■ WHAT TO PRODUCE ■
Find the line holding "worstPathArrival_ns 2.86 \" in the entries below. Give it again exactly, along with every line after it up to and including the line holding "Tap cell: 196 / 2.34".

####################

==> src/rtl/ifu_fetch.sv <==
// Instruction fetch unit: owns the PC, issues one outstanding imem request at a time,
// and buffers up to two {pc, inst} pairs for the core behind a valid/ready handshake.
module ifu_fetch #(
    parameter logic [31:0] RESET_PC = 32'h8000_0000
) (
    input  logic        clk,
    input  logic        rst,
    output logic        imem_req_valid,
    input  logic        imem_req_ready,
    output logic [31:0] imem_req_addr,
    input  logic        imem_rsp_valid,
    input  logic [31:0] imem_rsp_data,
    output logic        inst_valid,
    input  logic        inst_ready,
    output logic [31:0] inst,
    output logic [31:0] inst_pc,
    input  logic        redirect_valid,
    input  logic [31:0] redirect_pc
);

    // Handshakes: a transfer happens on a rising edge where valid and ready are both high;
    // request valid may only be withdrawn unaccepted when a redirect arrives.
    typedef enum logic [1:0] {
        ST_REQ   = 2'd0,
        ST_WAIT  = 2'd1,
        ST_FLUSH = 2'd2
    } state_t;

    state_t      state_q, state_d;
    logic [31:0] fetch_pc_q, fetch_pc_d;
    logic [31:0] req_pc_q, req_pc_d;
    logic        pend_q, pend_d;
    logic [1:0]  count_q, count_d;
    logic        rd_ptr_q, rd_ptr_d;
    logic        wr_ptr_q, wr_ptr_d;
    logic [31:0] pc_mem_q [2];
    logic [31:0] pc_mem_d [2];
    logic [31:0] inst_mem_q [2];
    logic [31:0] inst_mem_d [2];

    logic req_fire;
    logic pop;
    logic push;

    assign imem_req_valid = !rst && (state_q == ST_REQ) && (count_q < 2'd2);
    assign imem_req_addr  = fetch_pc_q;
    assign inst_valid     = (count_q != 2'd0);
    assign inst           = inst_mem_q[rd_ptr_q];
    assign inst_pc        = pc_mem_q[rd_ptr_q];

    assign req_fire = imem_req_valid && imem_req_ready;
    assign pop      = inst_valid && inst_ready;

    always_comb begin
        state_d    = state_q;
        fetch_pc_d = fetch_pc_q;
        req_pc_d   = req_pc_q;
        pend_d     = pend_q;
        count_d    = count_q;
        rd_ptr_d   = rd_ptr_q;
        wr_ptr_d   = wr_ptr_q;
        pc_mem_d   = pc_mem_q;
        inst_mem_d = inst_mem_q;
        push       = 1'b0;

        case (state_q)
            ST_REQ: begin
                if (req_fire) begin
                    pend_d     = 1'b1;
                    req_pc_d   = fetch_pc_q;
                    fetch_pc_d = fetch_pc_q + 32'd4;
                    state_d    = ST_WAIT;
                end
            end
            ST_WAIT: begin
                if (imem_rsp_valid) begin
                    push    = 1'b1;
                    pend_d  = 1'b0;
                    state_d = ST_REQ;
                end
            end
            ST_FLUSH: begin
                if (imem_rsp_valid) begin
                    pend_d  = 1'b0;
                    state_d = ST_REQ;
                end
            end
            default: state_d = ST_REQ;
        endcase

        if (redirect_valid) begin
            count_d    = 2'd0;
            rd_ptr_d   = 1'b0;
            wr_ptr_d   = 1'b0;
            fetch_pc_d = {redirect_pc[31:2], 2'b00};
            // A response landing in the redirect cycle retires the old request itself,
            // so only a still-unanswered or freshly accepted request needs FLUSH.
            if ((pend_q && !imem_rsp_valid) || req_fire) begin
                state_d = ST_FLUSH;
                pend_d  = 1'b1;
            end else begin
                state_d = ST_REQ;
                pend_d  = 1'b0;
            end
        end else begin
            if (push) begin
                pc_mem_d[wr_ptr_q]   = req_pc_q;
                inst_mem_d[wr_ptr_q] = imem_rsp_data;
                wr_ptr_d             = !wr_ptr_q;
            end
            if (pop) begin
                rd_ptr_d = !rd_ptr_q;
            end
            count_d = count_q + {1'b0, push} - {1'b0, pop};
        end
    end

    always_ff @(posedge clk or posedge rst) begin
        if (rst) begin
            state_q    <= ST_REQ;
            fetch_pc_q <= RESET_PC;
            req_pc_q   <= 32'd0;
            pend_q     <= 1'b0;
            count_q    <= 2'd0;
            rd_ptr_q   <= 1'b0;
            wr_ptr_q   <= 1'b0;
            pc_mem_q   <= '{default: 32'd0};
            inst_mem_q <= '{default: 32'd0};
        end else begin
            state_q    <= state_d;
            fetch_pc_q <= fetch_pc_d;
            req_pc_q   <= req_pc_d;
            pend_q     <= pend_d;
            count_q    <= count_d;
            rd_ptr_q   <= rd_ptr_d;
            wr_ptr_q   <= wr_ptr_d;
            pc_mem_q   <= pc_mem_d;
            inst_mem_q <= inst_mem_d;
        end
    end

endmodule

==> config.mk <==
export PLATFORM = sky130hd
export DESIGN_NAME = ifu_fetch
export DESIGN_NICKNAME = d
export VERILOG_FILES = /design/src/rtl/ifu_fetch.sv
export SDC_FILE = /design/constraint.sdc
export NUM_CORES = 1
export LEC_CHECK = 0
export ABC_AREA = 0
export ABC_CLOCK_PERIOD_IN_PS = 9000
export BUFFER_PORTS_ARGS = -buffer_cell sky130_fd_sc_hd__buf_4
export CAP_MARGIN = 25
export CORE_ASPECT_RATIO = 1.4
export CORE_MARGIN = 8
export CORE_UTILIZATION = 55
export CTS_BUF_LIST = sky130_fd_sc_hd__clkbuf_16
export DETAILED_ROUTE_END_ITERATION = 10
export HOLD_SLACK_MARGIN = 0.06
export PLACE_DENSITY = 0.83
export SLEW_MARGIN = 20
export SYNTH_ARGS = -nofsm -noshare
export SYNTH_HDL_FRONTEND = slang
export SYNTH_SLANG_ARGS = --single-unit
==> constraint.sdc <==
create_clock -name clk -period 9 [get_ports clk]
set_clock_uncertainty 0.05 [all_clocks]
set_input_delay 2.25 -clock clk [delete_from_list [all_inputs] [get_ports clk]]
set_output_delay 2.25 -clock clk [all_outputs]
set_load 0.02 [all_outputs]
# == Word-level counts from Yosys, hierarchy flattened ==
# Cells that the tools add are included.
# word_totals
register_bits,199
mem_bits_ro,0
in_bits,70
elab_cells,79
latchBits,0
output_inout_bits,98
ramBits,0
memories,0
# classes
order_cmp,4
reduce_logical,24
n_div,0
shift,0
eq_ne,4
mul,0
bitwise,3
muxes,30
n_addsub,3
# ops
op,n
two-way mux 32 bit,10
bitwise mux 64 bit,2
adder 32 x 3 -> 32 bit (second input constant),1
demux 32 bit (select 1 bit),1
two-way mux 1 bit,10
two-way mux 2 bit,5
nonzero test 2 bit,5
AND reduction 2 bit,4
logical AND 1 bit,6
>= comparator 2 bit (second input constant),2
logical NOT 1 bit,4
inverter 1 -> 2 bit,2
case mux 2 bit (2 select lines),1
!= test 3 x 1 -> 1 bit (second input constant),1
!= test 3 bit (second input constant),1
AND reduction 3 bit,1
nonzero test 3 bit,1
adder 2 x 1 -> 2 bit,1
equality test 2 x 1 -> 1 bit (second input constant),1
equality test 2 bit (second input constant),1
logical NOT 2 bit,1
< comparator 2 x 1 -> 1 bit (second input constant),1
< comparator 2 bit (second input constant),1
case mux 1 bit (2 select lines),1
4 further kinds,4

# == Depth between registers and ports, before layout ==
# logic_depth
ltp_word,7
depth_mapped,9
mapped_depth_nobuf,7

# == Worst setup path before layout ==
# OpenSTA, ideal clock, no wires.
# synth_path
path_type,input-to-output
startpoint,in rst
endpoint,out imem_req_valid
path_stages,1
setup_slack_ns,3.932
t_arrival_ns,2.768
path_buffers,0
required_ns,6.700
cell_sequence,nor3b_1
# synth_between
elab_chain_len,3
# synth_rtl
item,line,source
"start, declared",7,"input logic rst,"
logical NOT 1 bit (no line),n/a,
logical AND 1 bit (2 in a row),45,assign imem_req_valid = !rst && (state_q == ST_REQ) && (count_q < 2'd2);
"end, declared",8,"output logic imem_req_valid,"
# Every way passes these cells.

# == Final worst setup path ==
# Ends and elaborated chain as after synthesis.

==> flow_metrics.tcl <==
set metrics [dict create \
    antenna_cells 0 \
    yosys-top-cells-area "dfrtp_1 (56%), mux2_2 (25%), nand2_1 (5.6%)" \
    synth.distinct_cells 42 \
    cts.sinks 191 \
    multiInputGateArea_um2 3560 \
    critical_path_class "input pin to primary output" \
    period_minus_slack_ns 5.16 \
    cts_post_setup_buffers_inserted 0 \
    grt_antenna_before_repair 0 \
    synthCells 699 \
    final_cell_mix "dfrtp_1 (189), mux2_2 (186), buf_4 (170)" \
    yosys_warnings 0 \
    drc 0 \
    insertion_delay_ns 0.42 \
    endpoint_kind "primary output" \
    portBuffers 161 \
    seqCellArea_um2 4780 \
    powerDensity_nw_per_um2 277 \
    dieArea_um2 19800 \
    seq_area_frac_synth_pct 56.1 \
    cap_violations 0 \
    start_util_pct 55.3 \
    h-tree-depth 4 \
    fillers 1169 \
    gp_congestion 0.794 \
    status "completed" \
    clk_path_buf_depth 2 \
    cpMostUsedCell "buf_4" \
    worst_setup_path_start_kind "input pin" \
    cpPeakStageDelay_ns 0.26 \
    synth_edf_count 0 \
    grt.overflow.total 0 \
    setup_viol 0 \
    die_w_um 121 \
    cts.root.buffer_cell "clkbuf_16" \
    cts_buffers 17 \
    post_cts_resized 0 \
    vias 5752 \
    crit_buf_inv 2 \
    reg2reg_slack_ns 5.75 \
    synth_async_sr_flop_share_pct 100 \
    grt_pass1_wl_um 31900 \
    crit_chain "buf_4, nor3b_1, buf_4" \
    path_clk_slew_ns 0.07 \
    ant_nets 0 \
    nNetsFinal 925 \
    drv_slew 0 \
    crit_family "buffers and inverters" \
    die_h_um 163 \
    finalHoldViolCount 0 \
    wl_per_cell_um 18.5 \
    fmax_mhz 194 \
    io_pins 168 \
    hpwlAfterDp_um 13400 \
    place_ws_ns 3.78 \
    wirelength_um 19700 \
    row_count 54 \
    synth.avg_cell_area_um2 12.2 \
    grtUsageTotal_pct 20.3 \
    final_common_cell "dfrtp_1" \
    slew_headroom_pct 39.0 \
    cts_tree "yes" \
    syn_area_um2 8520 \
    fin_ws_ns 3.84 \
    cp_max_fo 4 \
    worstMarginPinSlew_ns 0.916 \
    synth-main-ff-cell "dfrtp_1" \
    leakage_nw 5.16 \
    worstPathArrival_ns 2.86 \
    finalSetupTns_ns 0 \
    yosysTopAreaCellShare_pct 55.8 \
    drt_iter0_drc 372 \
    synth_top_area_cell "dfrtp_1" \
    grt_max_degree 131 \
    grt_setup_unrepaired "false" \
    post-route-period-util_pct 57.3 \
    drt-pass1-iter-count 4 \
    area_growth_pct 23.2 \
    layout-drive-gt1-share_pct 45.7 \
    via_per_inst 5.43 \
    critPathSlowestCell "nor3b_1" \
    critPathRequiredTime_ns 6.70 \
    holdCritPathClass "register to register" \
    postCtsHoldBufs 0 \
    grt_pass1_vias 6179 \
    synth-seq-cells 191 \
    placeableCoreArea_um2 15400 \
    vdd_drop_max_v 0.000170 \
]
-- synth_stat cells, types with 2 or more instances --
cell type  count
nand4_1        7
or2_2          2
nor2b_1        3
or3_1          5
nand3_1       14
buf_4          4
xor2_1        14
xnor2_1       14
mux2_2       186
nand2_1      126
a31oi_1        2
inv_1          8
ha_1           4
nor4_1         4
a21oi_1        4
clkbuf_1      34
and3_1         2
o211ai_1       2
o21ai_0       35
nor3_1         9
or4_1          4
nor2_1         7
dfrtp_1      190
-- sequential cells by signal, indices dropped and copies added, names as in the netlist, 2 cells and up --
| register | flops |
|---|---|
| inst_mem_q | 64 |
| pc_mem_q | 60 |
| imem_req_addr | 30 |
| req_pc_q | 30 |
| count_q | 2 |
| state_q | 2 |
-- metal layers --
layer	wire length, um	global-route usage [%]	vias up
met3	901	3.87	21
met4	333	6.75	0
met5	0	0	-
met2	10200	35.2	142
li1	-	-	2701
met1	8210	24.7	2888
-- layout make-up --
cell class / instances / share of cell area (%)
Clock buffer: 17 / 4.06
Clock inverter: 15 / 1.40
Sequential cell: 191 / 45.6
Inverter: 9 / 0.394
Timing Repair Buffer: 171 / 12.3
Multi-Input combinational cell: 461 / 33.9
Tap cell: 196 / 2.34
-- final timing paths --
path,start,endpoint,depth (start not counted)
max,rst,imem_req_valid,3
min,pend_q,pend_q,1
max reg2reg,state_q[0],imem_req_addr[25],8
min reg2reg,pend_q,pend_q,1
max in group asynchronous,rst,rd_ptr_q,3
min in group asynchronous,rst,inst_mem_q[61],2
-- report_power, final --
part           switching (mW)  total, mW  internal (mW)
registers               0.142       1.22           1.07
clock network           0.347      0.739          0.392
logic                   0.470      0.947          0.476
-- per-stage QoR --
step	cell area [um^2]	utilization (%)	hold WS, ns	std cells	power, mW
floorplan	8530	-	0.399	702	1.80
global placement	9910	64.3	0.415	1027	2.16
detailed placement	9920	64.4	0.423	1028	2.19
CTS	10500	68.1	0.440	1060	2.93
global route	10500	68.1	0.464	1060	3.05
finish	10500	68.1	0.439	1060	2.90
-- kinds of logic (layout without fill, tap and decap cells) --
kind of cell               after synthesis  after routing  synth area share, %
other                                    1              4               0.0440
and+or+nand+nor                        192            192                 10.3
xor gates and xnor gates                28             28                 2.88
buffers and inverters                   50            212                 2.41
DFF                                    191            191                 56.1
AOI/OAI and AO/OA                       46             46                 2.89
adders and majority gates                4              4                0.588
muxes                                  187            187                 24.7
Power figures use the tool's default switching activity.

####################

■ SOLUTION BELOW ■
    worstPathArrival_ns 2.86 \
    finalSetupTns_ns 0 \
    yosysTopAreaCellShare_pct 55.8 \
    drt_iter0_drc 372 \
    synth_top_area_cell "dfrtp_1" \
    grt_max_degree 131 \
    grt_setup_unrepaired "false" \
    post-route-period-util_pct 57.3 \
    drt-pass1-iter-count 4 \
    area_growth_pct 23.2 \
    layout-drive-gt1-share_pct 45.7 \
    via_per_inst 5.43 \
    critPathSlowestCell "nor3b_1" \
    critPathRequiredTime_ns 6.70 \
    holdCritPathClass "register to register" \
    postCtsHoldBufs 0 \
    grt_pass1_vias 6179 \
    synth-seq-cells 191 \
    placeableCoreArea_um2 15400 \
    vdd_drop_max_v 0.000170 \
]
-- synth_stat cells, types with 2 or more instances --
cell type  count
nand4_1        7
or2_2          2
nor2b_1        3
or3_1          5
nand3_1       14
buf_4          4
xor2_1        14
xnor2_1       14
mux2_2       186
nand2_1      126
a31oi_1        2
inv_1          8
ha_1           4
nor4_1         4
a21oi_1        4
clkbuf_1      34
and3_1         2
o211ai_1       2
o21ai_0       35
nor3_1         9
or4_1          4
nor2_1         7
dfrtp_1      190
-- sequential cells by signal, indices dropped and copies added, names as in the netlist, 2 cells and up --
| register | flops |
|---|---|
| inst_mem_q | 64 |
| pc_mem_q | 60 |
| imem_req_addr | 30 |
| req_pc_q | 30 |
| count_q | 2 |
| state_q | 2 |
-- metal layers --
layer	wire length, um	global-route usage [%]	vias up
met3	901	3.87	21
met4	333	6.75	0
met5	0	0	-
met2	10200	35.2	142
li1	-	-	2701
met1	8210	24.7	2888
-- layout make-up --
cell class / instances / share of cell area (%)
Clock buffer: 17 / 4.06
Clock inverter: 15 / 1.40
Sequential cell: 191 / 45.6
Inverter: 9 / 0.394
Timing Repair Buffer: 171 / 12.3
Multi-Input combinational cell: 461 / 33.9
Tap cell: 196 / 2.34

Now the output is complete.